7.7 Learning as Refining the Hypothesis Space

So far, learning is either choosing the best representation - for example, the best decision tree or the best values for parameters in a neural network - or predicting the value of the target features of a new case from a database of previous cases. This section considers a different notion of learning, namely learning as delineating those hypotheses that are consistent with the examples. Rather than choosing a hypothesis, the aim is to find all hypotheses that are consistent. This investigation will shed light on the role of a bias and provide a mechanism for a theoretical analysis of the learning problem.

We make three assumptions:

  • There is a single target feature, Y, that is Boolean.
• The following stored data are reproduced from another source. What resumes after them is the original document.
--- config.mk ---
export PLATFORM = sky130hd
export DESIGN_NAME = MicroControllerCsr_flat
export DESIGN_NICKNAME = d
export VERILOG_FILES = /design/src/logic/McbCsrPkg.sv /design/src/logic/McbBusPkg.sv /design/src/logic/UfiStageIf.sv /design/src/logic/MicroControllerCsr.sv /design/src/flat_wrapper.sv
export SDC_FILE = /design/constraint.sdc
export NUM_CORES = 1
export LEC_CHECK = 0
export BUFFER_PORTS_ARGS = -buffer_cell sky130_fd_sc_hd__buf_2
export CORE_MARGIN = 2
export CORE_UTILIZATION = 43
export DETAILED_ROUTE_END_ITERATION = 8
export PLACE_DENSITY_LB_ADDON = 0.08
export SYNTH_ARGS = -nofsm -noshare
export SYNTH_HDL_FRONTEND = slang
export SYNTH_SLANG_ARGS = --single-unit
--- constraint.sdc ---
create_clock -name iSCLK -period 6.6 [get_ports iSCLK]
set_clock_uncertainty 0.2 [all_clocks]
set_input_delay 0.33 -clock iSCLK [delete_from_list [all_inputs] [get_ports iSCLK]]
set_output_delay 0.33 -clock iSCLK [all_outputs]
set_load 0.1 [all_outputs]
--- src/logic/McbCsrPkg.sv ---
package McbCsrPkg;

	// Block select field of a USI address, bits 31 to 24
	localparam int CsrBlockLsb   = 24;
	localparam int CsrBlockWidth = 8;

	// Register offsets in the low byte
	localparam int CsrOfsWidth = 8;
	localparam logic [CsrOfsWidth-1:0] CsrOfsWd   = 8'h04;
	localparam logic [CsrOfsWidth-1:0] CsrOfsAdrs = 8'h08;
	localparam logic [CsrOfsWidth-1:0] CsrOfsCmd  = 8'h0C;

	// Command code sits in the low bits of the write data
	localparam int CmdWidth = 2;

	typedef enum logic [CmdWidth-1:0]
	{
		CmdNop   = 2'd0,
		CmdPush  = 2'd1,
		CmdFlush = 2'd2
	} csrCmd_t;

	typedef enum logic
	{
		StIdle     = 1'b0,
		StPushWait = 1'b1
	} csrState_t;

	// Status word layout
	localparam int StPendBit  = 0;
	localparam int StFullBit  = 1;
	localparam int StCntLsb   = 8;
	localparam int StCntWidth = 8;

endpackage
`config.mk`:
```
export PLATFORM = sky130hd
export DESIGN_NAME = soc_periph
export DESIGN_NICKNAME = d
export VERILOG_FILES = /design/src/source/soc_periph_pkg.sv /design/src/source/apb_gpio.sv /design/src/source/apb_pnp.sv /design/src/source/apb_slot_decoder.sv /design/src/source/irq_ctrl.sv /design/src/source/soc_periph.sv
export SDC_FILE = /design/constraint.sdc
export NUM_CORES = 1
export LEC_CHECK = 0
export BUFFER_PORTS_ARGS = -buffer_cell sky130_fd_sc_hd__buf_2
export CAP_MARGIN = 40
export CORE_MARGIN = 1
export CORE_UTILIZATION = 30
export DETAILED_ROUTE_END_ITERATION = 12
export PLACE_DENSITY = 0.53
export SLEW_MARGIN = 20
export SYNTH_ARGS = -nofsm -noshare
export SYNTH_HDL_FRONTEND = slang
export SYNTH_SLANG_ARGS = --single-unit
```
`constraint.sdc`:
```
create_clock -name i_sys_clk -period 5.8 [get_ports i_sys_clk]
set_input_delay 0.29 -clock i_sys_clk [delete_from_list [all_inputs] [get_ports i_sys_clk]]
set_output_delay 0.29 -clock i_sys_clk [all_outputs]
set_load 0.1 [all_outputs]
```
This is not really a restriction for classification, because any discrete feature can be made into Boolean features using indicator variables.
  • The hypotheses make definitive predictions, predicting true or false for each example, rather than probabilistic prediction.
  • There is no noise in the data.

Given these assumptions, it is possible to write a hypothesis in terms of a proposition, where the primitive propositions are assignments to the input features.

Example 7.22: The decision tree of Figure 7.4 can be seen as a representation reads defined by the proposition
pval(e,Reads)=val(e,Short)∧(val(e,New)∨ val(e,Known)) .
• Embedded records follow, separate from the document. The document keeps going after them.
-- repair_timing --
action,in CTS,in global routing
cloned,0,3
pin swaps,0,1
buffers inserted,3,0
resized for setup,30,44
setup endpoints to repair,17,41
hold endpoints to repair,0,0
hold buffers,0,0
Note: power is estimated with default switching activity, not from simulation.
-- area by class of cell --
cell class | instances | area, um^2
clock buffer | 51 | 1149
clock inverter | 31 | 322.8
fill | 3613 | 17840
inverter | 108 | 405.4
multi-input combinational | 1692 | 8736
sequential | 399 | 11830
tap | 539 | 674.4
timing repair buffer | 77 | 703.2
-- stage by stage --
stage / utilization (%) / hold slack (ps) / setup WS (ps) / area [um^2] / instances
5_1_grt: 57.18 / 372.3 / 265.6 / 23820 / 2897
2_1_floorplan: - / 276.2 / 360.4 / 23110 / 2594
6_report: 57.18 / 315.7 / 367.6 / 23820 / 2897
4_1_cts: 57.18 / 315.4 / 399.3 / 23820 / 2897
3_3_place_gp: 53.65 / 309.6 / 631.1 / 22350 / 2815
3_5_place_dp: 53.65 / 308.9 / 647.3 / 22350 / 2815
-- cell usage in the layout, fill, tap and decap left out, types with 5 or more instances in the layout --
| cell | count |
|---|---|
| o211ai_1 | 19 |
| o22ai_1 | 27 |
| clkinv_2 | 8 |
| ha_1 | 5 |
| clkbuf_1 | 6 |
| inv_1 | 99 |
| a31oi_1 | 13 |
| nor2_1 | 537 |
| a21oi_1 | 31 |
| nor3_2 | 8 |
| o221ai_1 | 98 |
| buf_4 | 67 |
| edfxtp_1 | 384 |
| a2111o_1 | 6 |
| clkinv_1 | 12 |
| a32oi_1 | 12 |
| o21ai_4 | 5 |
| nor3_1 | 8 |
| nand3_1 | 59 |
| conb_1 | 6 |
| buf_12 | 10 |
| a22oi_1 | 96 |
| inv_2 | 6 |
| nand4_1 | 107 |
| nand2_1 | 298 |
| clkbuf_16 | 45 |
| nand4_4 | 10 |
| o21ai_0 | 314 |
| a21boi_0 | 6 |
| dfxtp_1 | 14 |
**src/ooo_pkg.sv**
```systemverilog
package ooo_pkg;

    localparam int XLEN     = 32;
    localparam int NUM_PHYS = 64;

    typedef logic [XLEN-1:0] data_t;
    typedef logic [4:0]      arch_reg_t;
    typedef logic [5:0]      phys_tag_t;  // tag 0 is the hardwired zero
    typedef logic [3:0]      rob_idx_t;
    typedef logic [31:0]     inst_t;

    localparam logic [6:0] OPCODE_OP     = 7'b0110011;
    localparam logic [6:0] FUNCT7_MULDIV = 7'd1;

    typedef enum logic [2:0] {
        ALU_ADD,
        ALU_SUB,
        ALU_AND,
        ALU_OR,
        ALU_XOR,
        ALU_SLT,
        ALU_MUL
    } alu_op_e;

endpackage
```
**src/ooo_ifs.sv**
```systemverilog


interface issue_if;
    import ooo_pkg::*;

    logic      valid;
    alu_op_e   op;
    data_t     a;
    data_t     b;
    phys_tag_t dst_tag;
    rob_idx_t  rob_idx;

    modport src (output valid, op, a, b, dst_tag, rob_idx);
    modport dst (input valid, op, a, b, dst_tag, rob_idx);
endinterface

interface wb_if;
    import ooo_pkg::*;

    logic      valid;
    phys_tag_t dst_tag;
    rob_idx_t  rob_idx;
    data_t     data;

    modport src   (output valid, dst_tag, rob_idx, data);
    modport snoop (input valid, dst_tag, rob_idx, data);
endinterface

```
**src/alu_unit.sv**
```systemverilog
`timescale 1ns/1ps

module alu_unit (
    input  logic clk,
    input  logic rst_n,
    issue_if.dst iss,
    wb_if.src    wb
);
    import ooo_pkg::*;

    data_t result;

    always_comb begin
        case (iss.op)
            ALU_SUB: result = iss.a - iss.b;
            ALU_AND: result = iss.a & iss.b;
            ALU_OR:  result = iss.a | iss.b;
            ALU_XOR: result = iss.a ^ iss.b;
            ALU_SLT: result = data_t'($signed(iss.a) < $signed(iss.b));
            default: result = iss.a + iss.b;
        endcase
    end

    always_ff @(posedge clk) begin
        if (!rst_n)
            wb.valid <= 1'b0;
        else
            wb.valid <= iss.valid;
    end

    always_ff @(posedge clk) begin
        wb.dst_tag <= iss.dst_tag;
        wb.rob_idx <= iss.rob_idx;
        wb.data    <= result;
    end

endmodule

```
**src/flat_wrapper.sv**
```systemverilog
// flat-port wrapper written by rule: the top's interface ports become plain ports
module alu_unit_flat import ooo_pkg::*;
  (clk, rst_n, iss_valid, iss_op, iss_a, iss_b, iss_dst_tag, iss_rob_idx, wb_valid, wb_dst_tag, wb_rob_idx, wb_data);
  issue_if iss_i ();
  wb_if wb_i ();
  input  logic clk;
  input  logic rst_n;
  input wire logic [$bits(iss_i.valid)-1:0] iss_valid;
  input wire logic [$bits(iss_i.op)-1:0] iss_op;
  input wire logic [$bits(iss_i.a)-1:0] iss_a;
  input wire logic [$bits(iss_i.b)-1:0] iss_b;
  input wire logic [$bits(iss_i.dst_tag)-1:0] iss_dst_tag;
  input wire logic [$bits(iss_i.rob_idx)-1:0] iss_rob_idx;
  output wire logic [$bits(wb_i.valid)-1:0] wb_valid;
  output wire logic [$bits(wb_i.dst_tag)-1:0] wb_dst_tag;
  output wire logic [$bits(wb_i.rob_idx)-1:0] wb_rob_idx;
  output wire logic [$bits(wb_i.data)-1:0] wb_data;
  assign iss_i.valid = iss_valid;
  assign iss_i.op = iss_op;
  assign iss_i.a = iss_a;
  assign iss_i.b = iss_b;
  assign iss_i.dst_tag = iss_dst_tag;
  assign iss_i.rob_idx = iss_rob_idx;
  assign wb_valid = wb_i.valid;
  assign wb_dst_tag = wb_i.dst_tag;
  assign wb_rob_idx = wb_i.rob_idx;
  assign wb_data = wb_i.data;
  alu_unit u_core (.clk(clk), .rst_n(rst_n), .iss(iss_i), .wb(wb_i));
endmodule
```
--- src/mvu_csr_file.sv ---
`timescale 1ns/10ps

module mvu_csr_file (
    input  logic                clk,
    input  logic                rst_n,
    input  csr_pkg::csr_addr_t  csr_addr_i,
    input  logic                csr_we_i,
    input  logic                csr_re_i,
    input  csr_pkg::csr_word_t  wdata_i,
    input  logic                mvu_status_i,
    output csr_pkg::csr_word_t  rdata_o,
    output logic                hit_o,
    output logic                illegal_o,
    output csr_pkg::csr_word_t  mvu_cfg_o [csr_pkg::MVU_NUM_REGS],
    output logic                mvu_start_o
);

    import csr_pkg::*;

    csr_word_t cfg_q [MVU_NUM_REGS];
    logic      start_q;

    logic      access;
    logic      cfg_hit;
    logic      status_hit;
    logic      wr_ok;
    logic      cmd_wr;
    mvu_idx_t  idx;
    csr_word_t status_word;

    // ========================================================================
    // decode
    // ========================================================================

    assign access     = csr_we_i | csr_re_i;
    assign cfg_hit    = (csr_addr_i >= MVU_CSR_BASE) &&
                        (csr_addr_i < (MVU_CSR_BASE + csr_addr_t'(MVU_NUM_REGS)));
    assign status_hit = (csr_addr_i == ADDR_MVUSTATUS);
    assign idx        = mvu_idx_t'(csr_addr_i - MVU_CSR_BASE);

    assign hit_o      = access & (cfg_hit | status_hit);
    // status word is read only, any access to it traps
    assign illegal_o  = access & status_hit;

    assign wr_ok      = csr_we_i & cfg_hit;
    assign cmd_wr     = wr_ok & (idx == MVU_CMD_INDEX);

    // busy flag zero extended
    assign status_word = {31'b0, mvu_status_i};

    always_comb begin
        rdata_o = '0;
        if (access && cfg_hit) begin
            rdata_o = cfg_q[idx];
        end else if (access && status_hit) begin
            rdata_o = status_word;
        end
    end

    // ========================================================================
    // config registers and start pulse
    // ========================================================================

    always_ff @(posedge clk or negedge rst_n) begin
        if (!rst_n) begin
            for (int i = 0; i < MVU_NUM_REGS; i++) begin
                cfg_q[i] <= '0;
            end
            start_q <= 1'b0;
        end else begin
            if (wr_ok) begin
                cfg_q[idx] <= wdata_i;
            end
            // a back to back command folds into the pulse already going out
            start_q <= cmd_wr & ~start_q;
        end
    end

    assign mvu_cfg_o   = cfg_q;
    assign mvu_start_o = start_q;

    start_single_a: assert property (
        @(posedge clk) disable iff (!rst_n) mvu_start_o |=> !mvu_start_o
    ) else $error("mvu_csr_file: start pulse longer than one cycle");

endmodule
For the rest of this section, we write this more simply as

reads ↔short ∧(new ∨ known) .

The goal is to try to find a proposition on the input features that correctly classifies the training examples.

Example 7.23: Consider the trading agent trying to infer which books or articles the user reads based on keywords supplied in the article. Suppose the learning agent has the following data:
article Crime Academic Local Music Reads
a1 true false false true true
a2 true false false false true
a3 false true false false false
a4 false false true false false
a5 true true false false true

The aim is to learn which articles the user reads.

In this example, reads is the target feature, and the aim is to find a definition such as

reads ↔crime ∧(¬academic ∨ ¬music) .

This definition may be used to classify the training examples as well as future examples.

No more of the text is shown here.